The effect of functional inactivation of TP53 by HPV-E6 transformation on the induction of chromosome aberrations by gamma rays in human tumor cells.

The influence of expression of TP53 (formerly known as p53) on the induction of chromosome aberrations by gamma rays was examined in an isogenic pair of human tumor cell lines where TP53 expression was normal or inactivated by human papillomavirus (HPV) type 16 E6 expression. Plateau-phase cultures were exposed to 0-8 Gy gamma rays and then either immediately released by subculture or held for 24 h prior to subculture and subsequent cytogenetic analysis.
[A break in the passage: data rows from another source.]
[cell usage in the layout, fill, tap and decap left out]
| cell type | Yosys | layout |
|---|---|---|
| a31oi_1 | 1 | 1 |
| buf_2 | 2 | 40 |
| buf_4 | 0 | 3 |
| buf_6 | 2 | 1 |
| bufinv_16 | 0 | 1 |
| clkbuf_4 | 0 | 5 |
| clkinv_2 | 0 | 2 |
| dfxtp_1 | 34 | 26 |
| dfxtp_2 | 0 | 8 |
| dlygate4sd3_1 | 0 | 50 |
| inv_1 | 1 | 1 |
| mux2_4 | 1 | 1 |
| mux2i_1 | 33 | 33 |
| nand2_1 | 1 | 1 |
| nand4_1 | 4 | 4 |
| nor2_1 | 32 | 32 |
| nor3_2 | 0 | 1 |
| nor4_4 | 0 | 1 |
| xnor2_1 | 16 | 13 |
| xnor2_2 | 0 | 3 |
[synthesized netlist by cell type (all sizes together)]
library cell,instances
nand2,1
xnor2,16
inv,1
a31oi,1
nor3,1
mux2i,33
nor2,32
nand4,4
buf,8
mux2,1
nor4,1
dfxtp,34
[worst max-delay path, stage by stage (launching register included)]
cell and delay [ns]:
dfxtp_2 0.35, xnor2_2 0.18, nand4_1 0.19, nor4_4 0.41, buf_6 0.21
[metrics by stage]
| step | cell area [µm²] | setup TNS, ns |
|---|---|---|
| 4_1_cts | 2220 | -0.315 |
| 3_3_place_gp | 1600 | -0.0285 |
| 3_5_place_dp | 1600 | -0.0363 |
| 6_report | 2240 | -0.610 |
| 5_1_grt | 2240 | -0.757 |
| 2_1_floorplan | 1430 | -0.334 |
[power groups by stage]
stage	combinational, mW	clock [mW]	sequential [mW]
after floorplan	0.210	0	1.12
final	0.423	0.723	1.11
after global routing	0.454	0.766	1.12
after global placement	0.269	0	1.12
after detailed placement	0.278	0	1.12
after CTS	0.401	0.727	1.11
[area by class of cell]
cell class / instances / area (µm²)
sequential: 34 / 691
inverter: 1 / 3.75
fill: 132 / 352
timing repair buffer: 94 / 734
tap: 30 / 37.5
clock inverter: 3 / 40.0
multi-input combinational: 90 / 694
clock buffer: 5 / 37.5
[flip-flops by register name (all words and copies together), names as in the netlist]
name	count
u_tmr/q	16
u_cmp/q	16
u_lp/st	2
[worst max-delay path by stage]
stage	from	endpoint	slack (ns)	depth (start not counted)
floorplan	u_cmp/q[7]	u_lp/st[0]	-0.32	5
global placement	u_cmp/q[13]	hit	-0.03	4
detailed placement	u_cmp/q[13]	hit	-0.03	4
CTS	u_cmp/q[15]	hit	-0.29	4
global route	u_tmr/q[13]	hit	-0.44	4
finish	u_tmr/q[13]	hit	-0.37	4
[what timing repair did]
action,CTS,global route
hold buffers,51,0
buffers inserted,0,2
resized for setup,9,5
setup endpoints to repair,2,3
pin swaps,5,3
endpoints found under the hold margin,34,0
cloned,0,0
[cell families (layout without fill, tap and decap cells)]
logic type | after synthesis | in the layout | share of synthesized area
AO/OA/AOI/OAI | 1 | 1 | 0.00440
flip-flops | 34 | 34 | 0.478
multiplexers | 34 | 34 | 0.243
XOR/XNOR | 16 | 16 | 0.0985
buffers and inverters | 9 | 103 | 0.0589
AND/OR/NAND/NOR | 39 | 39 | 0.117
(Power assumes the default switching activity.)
$ cat src/rtl/mbx_pkg.sv
package mbx_pkg;
    localparam int MBX_BYTES = 64;

    typedef enum logic [2:0] {
        L_IDLE, L_ADDR, L_ADDR_ACK, L_WR_DATA, L_WR_ACK, L_RD_DATA, L_RD_ACK
    } link_st_e;

    typedef enum logic [1:0] {X_NONE, X_WRITE, X_READ} xact_e;

    localparam logic [1:0] REGION_RX  = 2'd0;
    localparam logic [1:0] REGION_TX  = 2'd1;
    localparam logic [1:0] REGION_CSR = 2'd2;

    localparam logic [2:0] CSR_OWN    = 3'd0;
    localparam logic [2:0] CSR_MASK   = 3'd1;
    localparam logic [2:0] CSR_FLAGS  = 3'd2;
    localparam logic [2:0] CSR_RX_PTR = 3'd3;
    localparam logic [2:0] CSR_TX_PTR = 3'd4;

    localparam int EV_RD_START = 0;
    localparam int EV_RD_END   = 1;
    localparam int EV_WR_END   = 2;
endpackage

$ cat src/rtl/mbx_sync.sv
module mbx_sync (
    input  logic clk,
    input  logic rst_n,
    input  logic scl_i,
    input  logic sda_i,
    output logic sda_s,
    output logic scl_rise,
    output logic scl_fall,
    output logic start_det,
    output logic stop_det
);
    typedef struct packed {
        logic [1:0] scl_ff;
        logic [1:0] sda_ff;
        logic       scl_p;
        logic       sda_p;
    } sync_t;

    sync_t r_d, r_q;

    always_comb begin
        r_d.scl_ff = {r_q.scl_ff[0], scl_i};
        r_d.sda_ff = {r_q.sda_ff[0], sda_i};
        r_d.scl_p  = r_q.scl_ff[1];
        r_d.sda_p  = r_q.sda_ff[1];
    end

    always_ff @(posedge clk or negedge rst_n) begin
        if (!rst_n) r_q <= '1;
        else        r_q <= r_d;
    end

    logic scl_s;
    assign scl_s     = r_q.scl_ff[1];
    assign sda_s     = r_q.sda_ff[1];
    assign scl_rise  = scl_s & ~r_q.scl_p;
    assign scl_fall  = ~scl_s & r_q.scl_p;
    assign start_det = scl_s & r_q.scl_p & r_q.sda_p & ~sda_s;
    assign stop_det  = scl_s & r_q.scl_p & ~r_q.sda_p & sda_s;
endmodule
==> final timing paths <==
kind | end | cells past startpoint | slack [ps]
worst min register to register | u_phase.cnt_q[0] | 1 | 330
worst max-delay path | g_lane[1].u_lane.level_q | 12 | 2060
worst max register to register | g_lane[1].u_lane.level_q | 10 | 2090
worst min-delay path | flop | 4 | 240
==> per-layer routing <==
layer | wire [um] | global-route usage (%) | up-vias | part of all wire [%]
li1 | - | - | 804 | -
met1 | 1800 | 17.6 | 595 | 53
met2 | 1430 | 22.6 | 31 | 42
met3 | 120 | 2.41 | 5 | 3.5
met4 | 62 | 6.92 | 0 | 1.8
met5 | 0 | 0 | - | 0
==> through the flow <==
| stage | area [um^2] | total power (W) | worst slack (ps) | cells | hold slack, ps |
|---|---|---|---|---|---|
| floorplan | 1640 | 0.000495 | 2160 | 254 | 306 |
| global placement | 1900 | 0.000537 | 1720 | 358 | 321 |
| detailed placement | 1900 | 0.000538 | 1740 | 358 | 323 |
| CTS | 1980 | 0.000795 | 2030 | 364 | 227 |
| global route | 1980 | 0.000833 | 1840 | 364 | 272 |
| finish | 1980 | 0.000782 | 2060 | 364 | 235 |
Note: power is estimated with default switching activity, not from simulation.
$ cat src/rtl/hso_pkg.sv
package hso_pkg;

    localparam int CH_COUNT      = 8;
    localparam int SUPPLY_BITS   = 16;
    localparam int LOW_RAIL_MV   = 18000;
    localparam int SETTLE_CYCLES = 8;

    // Kind of disagreement seen on one channel in the current cycle
    typedef enum logic [1:0] {
        MIS_NONE      = 2'd0,
        MIS_STUCK_ON  = 2'd1,
        MIS_STUCK_OFF = 2'd2
    } mis_kind_e;

    // Retained state of one channel
    typedef struct packed {
        logic fault;
        logic stuck_on;
    } chan_stat_t;

    // Decide which mismatch, if any, counts toward the persistence window.
    // Readback is active low: mon_n == 0 means voltage present.
    function automatic mis_kind_e classify(
        input logic cmd,
        input logic mon_n,
        input logic rail_live,
        input logic sup_low,
        input logic det_en
    );
        mis_kind_e k;
        k = MIS_NONE;
        if (det_en) begin
            if (!cmd && !mon_n)
                k = MIS_STUCK_ON;
            else if (cmd && mon_n && rail_live && !sup_low)
                k = MIS_STUCK_OFF;
        end
        return k;
    endfunction

endpackage

$ cat src/rtl/hso_supply_mon.sv
module hso_supply_mon #(
    parameter int SUP_W  = hso_pkg::SUPPLY_BITS,
    parameter int THRESH = hso_pkg::LOW_RAIL_MV
) (
    input  logic             clk,
    input  logic             rst,
    input  logic             det_en,
    input  logic [SUP_W-1:0] supply_mv,
    output logic             sup_low,
    output logic             rail_fault
);

    localparam logic [SUP_W-1:0] LIMIT = SUP_W'(THRESH);

    // Inclusive compare: a reading equal to the limit is already low
    assign sup_low = (supply_mv <= LIMIT);

    always_ff @(posedge clk) begin
        if (rst)
            rail_fault <= 1'b0;
        else if (det_en && sup_low)
            rail_fault <= 1'b1;
    end

endmodule

$ cat src/rtl/hso_chan_filter.sv
module hso_chan_filter
    import hso_pkg::*;
#(
    parameter int SETTLE = SETTLE_CYCLES
) (
    input  logic       clk,
    input  logic       rst,
    input  mis_kind_e  kind,
    output chan_stat_t stat
);

    localparam int            CW   = (SETTLE > 1) ? $clog2(SETTLE) : 1;
    localparam logic [CW-1:0] LAST = CW'(SETTLE - 1);

    logic [CW-1:0] run_q;

    // Count consecutive mismatch cycles; a gap restarts the count.
    // On the final cycle of the window the fault (and, for a stuck-on
    // readback, the cutoff request) is latched; the count then parks.
    always_ff @(posedge clk) begin
        if (rst) begin
            run_q <= '0;
            stat  <= '0;
        end else if (kind == MIS_NONE) begin
            run_q <= '0;
        end else if (run_q == LAST) begin
            stat.fault <= 1'b1;
            if (kind == MIS_STUCK_ON)
                stat.stuck_on <= 1'b1;
        end else begin
            run_q <= run_q + 1'b1;
        end
    end

endmodule

$ cat src/rtl/hso_rail_gate.sv
module hso_rail_gate #(
    parameter int N_CH = hso_pkg::CH_COUNT
) (
    input  logic            clk,
    input  logic            rst,
    input  logic            rail_req,
    input  logic [N_CH-1:0] stuck_vec,
    output logic            rail_en
);

    // stuck_vec is already latched per channel, so the cutoff persists
    always_ff @(posedge clk) begin
        if (rst)
            rail_en <= 1'b0;
        else
            rail_en <= rail_req && !(|stuck_vec);
    end

endmodule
Aberration frequency was determined only in cells entering their first mitosis after irradiation, and cells were sampled over a 48-h period to include cells whose progression into mitosis was delayed. While aberration frequencies were similar at early harvest times, there was evidence for a subpopulation of more heavily damaged cells in the E6-transformed cells that cycled into late mitosis. Holding cells noncycling for 24 h to allow repair of potentially lethal damage eliminated this subpopulation of more heavily damaged cells. The E6-transformed cells also had higher levels of chromatid-type aberrations and sister chromatid exchanges, consistent with an additional defect in kinetics of repair of base damage that is associated with the E6 transformation. Holding cells noncycling for 24 h eliminated the elevated levels of chromatid-type aberrations and sister chromatid exchanges. These studies demonstrate that E6 transformation of human tumor cells will influence both the frequency and types of chromosome aberrations observed after radiation exposure, and that these effects are related to the expression of potentially lethal damage.